### Provided records
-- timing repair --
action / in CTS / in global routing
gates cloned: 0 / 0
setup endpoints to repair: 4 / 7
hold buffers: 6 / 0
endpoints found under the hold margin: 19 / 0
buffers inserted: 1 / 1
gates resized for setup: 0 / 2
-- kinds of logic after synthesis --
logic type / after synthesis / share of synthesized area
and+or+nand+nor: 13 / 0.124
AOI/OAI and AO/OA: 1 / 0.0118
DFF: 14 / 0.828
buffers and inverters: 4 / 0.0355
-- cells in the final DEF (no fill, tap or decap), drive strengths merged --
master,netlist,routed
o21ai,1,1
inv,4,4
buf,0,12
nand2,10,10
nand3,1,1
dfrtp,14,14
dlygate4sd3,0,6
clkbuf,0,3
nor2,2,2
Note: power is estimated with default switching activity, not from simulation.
[src/rtl/rs_pkg.sv]
package rs_pkg;
    typedef enum logic [1:0] {
        ST_FREE  = 2'd0,
        ST_WAIT  = 2'd1,
        ST_READY = 2'd2
    } rs_state_e;
endpackage

[src/rtl/rs_entry.sv]
module rs_entry
    import rs_pkg::*;
#(
    parameter int TAG_W  = 3,
    parameter int DATA_W = 16,
    parameter int OP_W   = 4,
    parameter int IMM_W  = 8
) (
    input  logic              clk,
    input  logic              rst_n,
    input  logic              alloc,
    input  logic              grant,
    input  logic [OP_W-1:0]   iss_op,
    input  logic [TAG_W-1:0]  iss_qj,
    input  logic [DATA_W-1:0] iss_vj,
    input  logic [TAG_W-1:0]  iss_qk,
    input  logic [DATA_W-1:0] iss_vk,
    input  logic [IMM_W-1:0]  iss_imm,
    input  logic              bc_valid,
    input  logic [TAG_W-1:0]  bc_tag,
    input  logic [DATA_W-1:0] bc_data,
    output logic              busy,
    output logic              ready,
    output logic [OP_W-1:0]   op,
    output logic [DATA_W-1:0] vj,
    output logic [DATA_W-1:0] vk,
    output logic [IMM_W-1:0]  imm
);
    rs_state_e          state_r, state_nx;
    logic [OP_W-1:0]    op_r, op_nx;
    logic [IMM_W-1:0]   imm_r, imm_nx;
    logic [TAG_W-1:0]   qj_r, qj_nx, qk_r, qk_nx;
    logic [DATA_W-1:0]  vj_r, vj_nx, vk_r, vk_nx;
    logic               hit_j, hit_k, ihit_j, ihit_k;

    always_comb begin
        hit_j  = bc_valid && (qj_r != '0) && (qj_r == bc_tag);
        hit_k  = bc_valid && (qk_r != '0) && (qk_r == bc_tag);
        ihit_j = bc_valid && (iss_qj != '0) && (iss_qj == bc_tag);
        ihit_k = bc_valid && (iss_qk != '0) && (iss_qk == bc_tag);
    end

    always_comb begin
        state_nx = state_r;
        op_nx    = op_r;
        imm_nx   = imm_r;
        qj_nx    = qj_r;
        qk_nx    = qk_r;
        vj_nx    = vj_r;
        vk_nx    = vk_r;
        unique case (state_r)
            ST_FREE: begin
                if (alloc) begin
                    op_nx  = iss_op;
                    imm_nx = iss_imm;
                    qj_nx  = ihit_j ? '0 : iss_qj;
                    vj_nx  = ihit_j ? bc_data : iss_vj;
                    qk_nx  = ihit_k ? '0 : iss_qk;
                    vk_nx  = ihit_k ? bc_data : iss_vk;
                    state_nx = (qj_nx == '0 && qk_nx == '0) ? ST_READY : ST_WAIT;
                end
            end
            ST_WAIT: begin
                if (hit_j) begin
                    qj_nx = '0;
                    vj_nx = bc_data;
                end
                if (hit_k) begin
                    qk_nx = '0;
                    vk_nx = bc_data;
                end
                if (qj_nx == '0 && qk_nx == '0) state_nx = ST_READY;
            end
            ST_READY: begin
                if (grant) state_nx = ST_FREE;
            end
            default: state_nx = ST_FREE;
        endcase
    end

    always_ff @(posedge clk) begin
        if (!rst_n) begin
            state_r <= ST_FREE;
            op_r    <= '0;
            imm_r   <= '0;
            qj_r    <= '0;
            qk_r    <= '0;
            vj_r    <= '0;
            vk_r    <= '0;
        end else begin
            state_r <= state_nx;
            op_r    <= op_nx;
            imm_r   <= imm_nx;
            qj_r    <= qj_nx;
            qk_r    <= qk_nx;
            vj_r    <= vj_nx;
            vk_r    <= vk_nx;
        end
    end

    always_comb begin
        busy  = (state_r != ST_FREE);
        ready = (state_r == ST_READY);
        op    = op_r;
        vj    = vj_r;
        vk    = vk_r;
        imm   = imm_r;
    end
endmodule

[src/rtl/rs_alloc.sv]
module rs_alloc #(
    parameter int NUM_ENT = 4,
    localparam int SLOT_W = (NUM_ENT > 1) ? $clog2(NUM_ENT) : 1
) (
    input  logic [NUM_ENT-1:0] busy_vec,
    input  logic               iss_valid,
    output logic               any_free,
    output logic [SLOT_W-1:0]  free_idx,
    output logic [NUM_ENT-1:0] alloc_vec
);
    always_comb begin
        any_free = ~&busy_vec;
        free_idx = '0;
        for (int i = NUM_ENT - 1; i >= 0; i--) begin
            if (!busy_vec[i]) free_idx = SLOT_W'(i);
        end
        alloc_vec = '0;
        if (iss_valid && any_free) alloc_vec[free_idx] = 1'b1;
    end
endmodule

[src/rtl/rs_age_select.sv]
module rs_age_select #(
    parameter int NUM_ENT = 4,
    localparam int SLOT_W = (NUM_ENT > 1) ? $clog2(NUM_ENT) : 1
) (
    input  logic               clk,
    input  logic               rst_n,
    input  logic [NUM_ENT-1:0] alloc_vec,
    input  logic [NUM_ENT-1:0] ready_vec,
    input  logic               fu_ready,
    output logic [NUM_ENT-1:0] pick_vec,
    output logic [NUM_ENT-1:0] grant_vec,
    output logic [SLOT_W-1:0]  pick_idx
);
    // older_r[j][i] set: station j was issued before station i
    logic [NUM_ENT-1:0] older_r [NUM_ENT];

    always_ff @(posedge clk) begin
        if (!rst_n) begin
            for (int j = 0; j < NUM_ENT; j++) older_r[j] <= '0;
        end else begin
            for (int k = 0; k < NUM_ENT; k++) begin
                if (alloc_vec[k]) begin
                    for (int j = 0; j < NUM_ENT; j++) begin
                        older_r[k][j] <= 1'b0;
                        if (j != k) older_r[j][k] <= 1'b1;
                    end
                end
            end
        end
    end

    always_comb begin
        for (int i = 0; i < NUM_ENT; i++) begin
            pick_vec[i] = ready_vec[i];
            for (int j = 0; j < NUM_ENT; j++) begin
                if (j != i && ready_vec[j] && older_r[j][i]) pick_vec[i] = 1'b0;
            end
        end
        grant_vec = fu_ready ? pick_vec : '0;
        pick_idx = '0;
        for (int i = 0; i < NUM_ENT; i++) begin
            if (pick_vec[i]) pick_idx = SLOT_W'(i);
        end
    end
endmodule
### src/rtl/ifx_route.sv
// Chooses the fetch target from a physical address and its page class.
// Assumes the window is half-open: base inclusive, limit exclusive.
// The window match takes priority over the class.
module ifx_route
    import ifx_pkg::*;
#(
    parameter int PA_W = 32
) (
    input  logic [PA_W-1:0] pa_i,
    input  logic [PA_W-1:0] base_i,
    input  logic [PA_W-1:0] limit_i,
    input  logic [1:0]      cls_i,
    output logic [1:0]      tgt_o
);
    logic in_win;

    // Window comparator followed by the class decode.
    always_comb begin
        in_win = (pa_i >= base_i) && (pa_i < limit_i);
        if (in_win)                                tgt_o = TG_SPM;
        else if (pg_class_e'(cls_i) == PC_UNCACHED) tgt_o = TG_UNC;
        else                                       tgt_o = TG_MINI;
    end
endmodule

### src/rtl/ifetch_xlate.sv
// Instruction-fetch translation path: micro-TLB lookup, refill on a miss,
// window steering and an in-order response register.
// Assumes one outstanding refill and a single-entry response stage.
module ifetch_xlate
    import ifx_pkg::*;
#(
    parameter int VA_W     = 32,
    parameter int PA_W     = 32,
    parameter int PG_OFF_W = 12,
    parameter int TLB_N    = 4
) (
    input  logic                   clk,
    input  logic                   rst_n,
    input  logic                   flush_i,
    input  logic [PA_W-1:0]        spm_base_i,
    input  logic [PA_W-1:0]        spm_limit_i,
    input  logic                   req_valid_i,
    output logic                   req_ready_o,
    input  logic [VA_W-1:0]        req_vaddr_i,
    output logic                   rsp_valid_o,
    input  logic                   rsp_ready_i,
    output logic [PA_W-1:0]        rsp_paddr_o,
    output logic [1:0]             rsp_target_o,
    output logic                   rsp_fault_o,
    output logic                   mmu_req_valid_o,
    output logic [VA_W-PG_OFF_W-1:0] mmu_req_vpn_o,
    input  logic                   mmu_rsp_valid_i,
    input  logic [PA_W-PG_OFF_W-1:0] mmu_rsp_ppn_i,
    input  logic [1:0]             mmu_rsp_class_i,
    input  logic                   mmu_rsp_present_i
);
    localparam int VPN_W = VA_W - PG_OFF_W;
    localparam int PPN_W = PA_W - PG_OFF_W;

    logic                busy_q;
    logic [VPN_W-1:0]    miss_vpn_q;
    logic [PG_OFF_W-1:0] miss_off_q;
    logic                accept, lk_hit, refill_done, refill_ok;
    logic [PPN_W-1:0]    lk_ppn;
    logic [1:0]          lk_cls, rt_cls, rt_tgt;
    logic [PA_W-1:0]     rt_pa;

    assign req_ready_o     = !busy_q && (!rsp_valid_o || rsp_ready_i);
    assign accept          = req_valid_i && req_ready_o;
    assign refill_done     = busy_q && mmu_rsp_valid_i;
    assign refill_ok       = mmu_rsp_present_i && (pg_class_e'(mmu_rsp_class_i) != PC_RSVD);
    assign mmu_req_valid_o = busy_q;
    assign mmu_req_vpn_o   = miss_vpn_q;

    ifx_utlb #(.ENTRIES(TLB_N), .VPN_W(VPN_W), .PPN_W(PPN_W)) u_utlb (
        .clk      (clk),
        .rst_n    (rst_n),
        .flush_i  (flush_i),
        .lk_vpn_i (req_vaddr_i[VA_W-1:PG_OFF_W]),
        .lk_hit_o (lk_hit),
        .lk_ppn_o (lk_ppn),
        .lk_cls_o (lk_cls),
        .wr_en_i  (refill_done && refill_ok),
        .wr_vpn_i (miss_vpn_q),
        .wr_ppn_i (mmu_rsp_ppn_i),
        .wr_cls_i (mmu_rsp_class_i)
    );

    // Route input comes from the refill reply while one returns, else from the lookup.
    always_comb begin
        if (refill_done) begin
            rt_pa  = {mmu_rsp_ppn_i, miss_off_q};
            rt_cls = mmu_rsp_class_i;
        end else begin
            rt_pa  = {lk_ppn, req_vaddr_i[PG_OFF_W-1:0]};
            rt_cls = lk_cls;
        end
    end

    ifx_route #(.PA_W(PA_W)) u_route (
        .pa_i    (rt_pa),
        .base_i  (spm_base_i),
        .limit_i (spm_limit_i),
        .cls_i   (rt_cls),
        .tgt_o   (rt_tgt)
    );

    // Miss tracking: enter refill on a missed fetch, leave on the reply.
    always_ff @(posedge clk) begin
        if (!rst_n) begin
            busy_q     <= 1'b0;
            miss_vpn_q <= '0;
            miss_off_q <= '0;
        end else if (refill_done) begin
            busy_q <= 1'b0;
        end else if (accept && !lk_hit) begin
            busy_q     <= 1'b1;
            miss_vpn_q <= req_vaddr_i[VA_W-1:PG_OFF_W];
            miss_off_q <= req_vaddr_i[PG_OFF_W-1:0];
        end
    end

    // Response stage: loaded by a hit or a refill reply, emptied when consumed.
    always_ff @(posedge clk) begin
        if (!rst_n) begin
            rsp_valid_o  <= 1'b0;
            rsp_paddr_o  <= '0;
            rsp_target_o <= TG_NONE;
            rsp_fault_o  <= 1'b0;
        end else if (refill_done) begin
            rsp_valid_o  <= 1'b1;
            rsp_fault_o  <= !refill_ok;
            rsp_paddr_o  <= refill_ok ? rt_pa : '0;
            rsp_target_o <= refill_ok ? rt_tgt : TG_NONE;
        end else if (accept && lk_hit) begin
            rsp_valid_o  <= 1'b1;
            rsp_fault_o  <= 1'b0;
            rsp_paddr_o  <= rt_pa;
            rsp_target_o <= rt_tgt;
        end else if (rsp_ready_i) begin
            rsp_valid_o  <= 1'b0;
        end
    end
endmodule
==> src/rtl/oc_channel.sv <==
module oc_channel
    import oc_pkg::*;
#(
    parameter int CNT_W = 16,
    parameter int PSC_W = 8
) (
    input  logic             clk,
    input  logic             rst_n,
    input  logic             cnt_en,
    input  logic [PSC_W-1:0] psc,
    input  logic [CNT_W-1:0] reload,
    input  logic [CNT_W-1:0] cmp_val,
    input  logic             cmp_wr,
    input  logic             preload_en,
    input  logic             sw_update,
    input  logic [2:0]       mode,
    input  logic             pol,
    input  logic             chan_en,
    input  logic             flag_clr,
    input  logic             irq_en,
    output logic [CNT_W-1:0] cnt_o,
    output logic             ref_o,
    output logic             pin_o,
    output logic             match_flag,
    output logic             irq_o
);

    logic [CNT_W-1:0] cnt_nxt;
    logic [CNT_W-1:0] cmp_act;
    logic             tick;
    logic             wrap;
    logic             hit;
    logic             polar_mode;

    oc_timebase #(.CNT_W(CNT_W), .PSC_W(PSC_W)) u_tb (
        .clk     (clk),
        .rst_n   (rst_n),
        .en      (cnt_en),
        .psc     (psc),
        .reload  (reload),
        .cnt     (cnt_o),
        .cnt_nxt (cnt_nxt),
        .tick    (tick),
        .wrap    (wrap)
    );

    oc_cmp_hold #(.CNT_W(CNT_W)) u_cmp (
        .clk     (clk),
        .rst_n   (rst_n),
        .wr      (cmp_wr),
        .wr_val  (cmp_val),
        .preload (preload_en),
        .upd     (wrap || sw_update),
        .active  (cmp_act)
    );

    assign hit = tick && (cnt_nxt == cmp_act);

    oc_ref_fsm u_fsm (
        .clk   (clk),
        .rst_n (rst_n),
        .mode  (mode),
        .hit   (hit),
        .ref_o (ref_o)
    );

    always_ff @(posedge clk or negedge rst_n) begin
        if (!rst_n) begin
            match_flag <= 1'b0;
        end else if (hit) begin
            match_flag <= 1'b1;
        end else if (flag_clr) begin
            match_flag <= 1'b0;
        end
    end

    always_comb begin
        polar_mode = (mode >= OCM_SET) && (mode <= OCM_FORCE_HI);
        if (!chan_en) begin
            pin_o = pol;
        end else if (polar_mode) begin
            pin_o = ref_o ^ pol;
        end else begin
            pin_o = ref_o;
        end
        irq_o = match_flag && irq_en;
    end

endmodule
######
**Problem to solve**:
Gather each line from the entries above that includes the word "endpoints".

**Written solution**:
setup endpoints to repair: 4 / 7
endpoints found under the hold margin: 19 / 0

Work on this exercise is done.